• [Task details]:
Go through the listing beneath this task and return every line that carries the string "output".

Source information: Begin

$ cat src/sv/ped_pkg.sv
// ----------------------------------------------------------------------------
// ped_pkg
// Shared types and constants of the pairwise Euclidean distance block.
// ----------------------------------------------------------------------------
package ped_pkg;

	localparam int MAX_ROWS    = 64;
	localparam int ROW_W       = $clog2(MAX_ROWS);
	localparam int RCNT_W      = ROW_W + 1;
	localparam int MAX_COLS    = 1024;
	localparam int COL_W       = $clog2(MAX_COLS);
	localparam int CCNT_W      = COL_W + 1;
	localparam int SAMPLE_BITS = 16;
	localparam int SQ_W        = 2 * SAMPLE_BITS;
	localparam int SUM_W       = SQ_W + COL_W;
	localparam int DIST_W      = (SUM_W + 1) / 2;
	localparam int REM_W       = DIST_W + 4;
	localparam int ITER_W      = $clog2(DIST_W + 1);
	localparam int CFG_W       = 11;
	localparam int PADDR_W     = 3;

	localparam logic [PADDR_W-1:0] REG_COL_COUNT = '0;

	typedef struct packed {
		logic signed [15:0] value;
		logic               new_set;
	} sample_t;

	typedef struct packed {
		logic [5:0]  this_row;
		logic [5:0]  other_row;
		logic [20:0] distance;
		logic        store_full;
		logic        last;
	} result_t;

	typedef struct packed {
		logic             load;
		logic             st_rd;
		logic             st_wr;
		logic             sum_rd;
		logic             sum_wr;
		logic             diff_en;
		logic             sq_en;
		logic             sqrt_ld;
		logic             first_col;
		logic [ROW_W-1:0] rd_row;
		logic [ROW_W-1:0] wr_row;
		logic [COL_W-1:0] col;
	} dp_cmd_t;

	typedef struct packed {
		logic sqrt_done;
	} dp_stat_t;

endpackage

Source information: End
Source information: Begin

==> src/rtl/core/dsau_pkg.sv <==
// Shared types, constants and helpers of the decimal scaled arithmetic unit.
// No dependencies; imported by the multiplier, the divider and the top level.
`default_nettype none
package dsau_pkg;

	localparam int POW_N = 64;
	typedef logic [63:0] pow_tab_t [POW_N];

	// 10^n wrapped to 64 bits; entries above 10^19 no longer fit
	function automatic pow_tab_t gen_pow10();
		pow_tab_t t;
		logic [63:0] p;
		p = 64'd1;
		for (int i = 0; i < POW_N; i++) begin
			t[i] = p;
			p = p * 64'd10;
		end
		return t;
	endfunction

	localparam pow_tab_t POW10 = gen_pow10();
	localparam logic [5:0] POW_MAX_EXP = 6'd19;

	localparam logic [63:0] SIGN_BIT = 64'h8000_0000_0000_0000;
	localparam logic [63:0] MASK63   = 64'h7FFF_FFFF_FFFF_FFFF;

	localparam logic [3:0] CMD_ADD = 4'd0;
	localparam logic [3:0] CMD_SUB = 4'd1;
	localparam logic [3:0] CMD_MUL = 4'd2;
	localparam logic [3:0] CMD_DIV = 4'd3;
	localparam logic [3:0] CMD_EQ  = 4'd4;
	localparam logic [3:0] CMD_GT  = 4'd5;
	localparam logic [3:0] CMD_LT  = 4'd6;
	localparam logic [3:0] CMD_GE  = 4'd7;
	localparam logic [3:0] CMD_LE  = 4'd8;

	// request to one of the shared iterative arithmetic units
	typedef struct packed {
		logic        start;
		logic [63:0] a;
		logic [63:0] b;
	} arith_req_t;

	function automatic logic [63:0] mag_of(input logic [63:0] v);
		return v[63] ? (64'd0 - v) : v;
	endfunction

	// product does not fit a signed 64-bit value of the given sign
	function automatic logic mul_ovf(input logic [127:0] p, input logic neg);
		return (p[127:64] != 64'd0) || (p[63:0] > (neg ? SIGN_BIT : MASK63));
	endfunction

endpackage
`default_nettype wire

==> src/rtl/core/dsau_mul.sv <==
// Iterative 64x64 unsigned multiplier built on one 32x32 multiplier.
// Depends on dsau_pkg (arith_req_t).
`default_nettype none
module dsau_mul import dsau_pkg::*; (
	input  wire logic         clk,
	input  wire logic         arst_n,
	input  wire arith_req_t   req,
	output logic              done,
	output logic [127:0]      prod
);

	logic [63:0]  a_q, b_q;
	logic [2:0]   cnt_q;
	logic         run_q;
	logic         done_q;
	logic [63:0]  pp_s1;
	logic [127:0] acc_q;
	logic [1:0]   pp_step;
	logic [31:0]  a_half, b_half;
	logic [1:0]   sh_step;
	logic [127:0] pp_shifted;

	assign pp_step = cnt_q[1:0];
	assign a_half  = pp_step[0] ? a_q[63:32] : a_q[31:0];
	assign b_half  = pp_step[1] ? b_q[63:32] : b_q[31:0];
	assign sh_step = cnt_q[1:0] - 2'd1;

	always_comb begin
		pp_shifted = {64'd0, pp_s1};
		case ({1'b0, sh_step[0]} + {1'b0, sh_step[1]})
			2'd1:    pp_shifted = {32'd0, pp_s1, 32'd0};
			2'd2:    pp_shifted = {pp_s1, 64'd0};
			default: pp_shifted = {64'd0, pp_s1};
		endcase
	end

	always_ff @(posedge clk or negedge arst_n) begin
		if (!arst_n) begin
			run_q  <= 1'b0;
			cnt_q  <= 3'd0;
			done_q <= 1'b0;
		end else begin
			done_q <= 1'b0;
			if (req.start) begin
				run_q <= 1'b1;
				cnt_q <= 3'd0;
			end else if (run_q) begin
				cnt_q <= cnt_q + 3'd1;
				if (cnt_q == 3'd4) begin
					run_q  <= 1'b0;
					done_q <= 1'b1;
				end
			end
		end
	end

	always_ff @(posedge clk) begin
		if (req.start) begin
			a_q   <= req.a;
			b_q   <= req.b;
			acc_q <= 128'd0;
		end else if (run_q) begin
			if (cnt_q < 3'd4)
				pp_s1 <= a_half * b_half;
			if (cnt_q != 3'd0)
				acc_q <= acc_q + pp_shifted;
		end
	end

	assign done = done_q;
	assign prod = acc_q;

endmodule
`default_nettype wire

Source information: End

• [Result]:
	output logic              done,
	output logic [127:0]      prod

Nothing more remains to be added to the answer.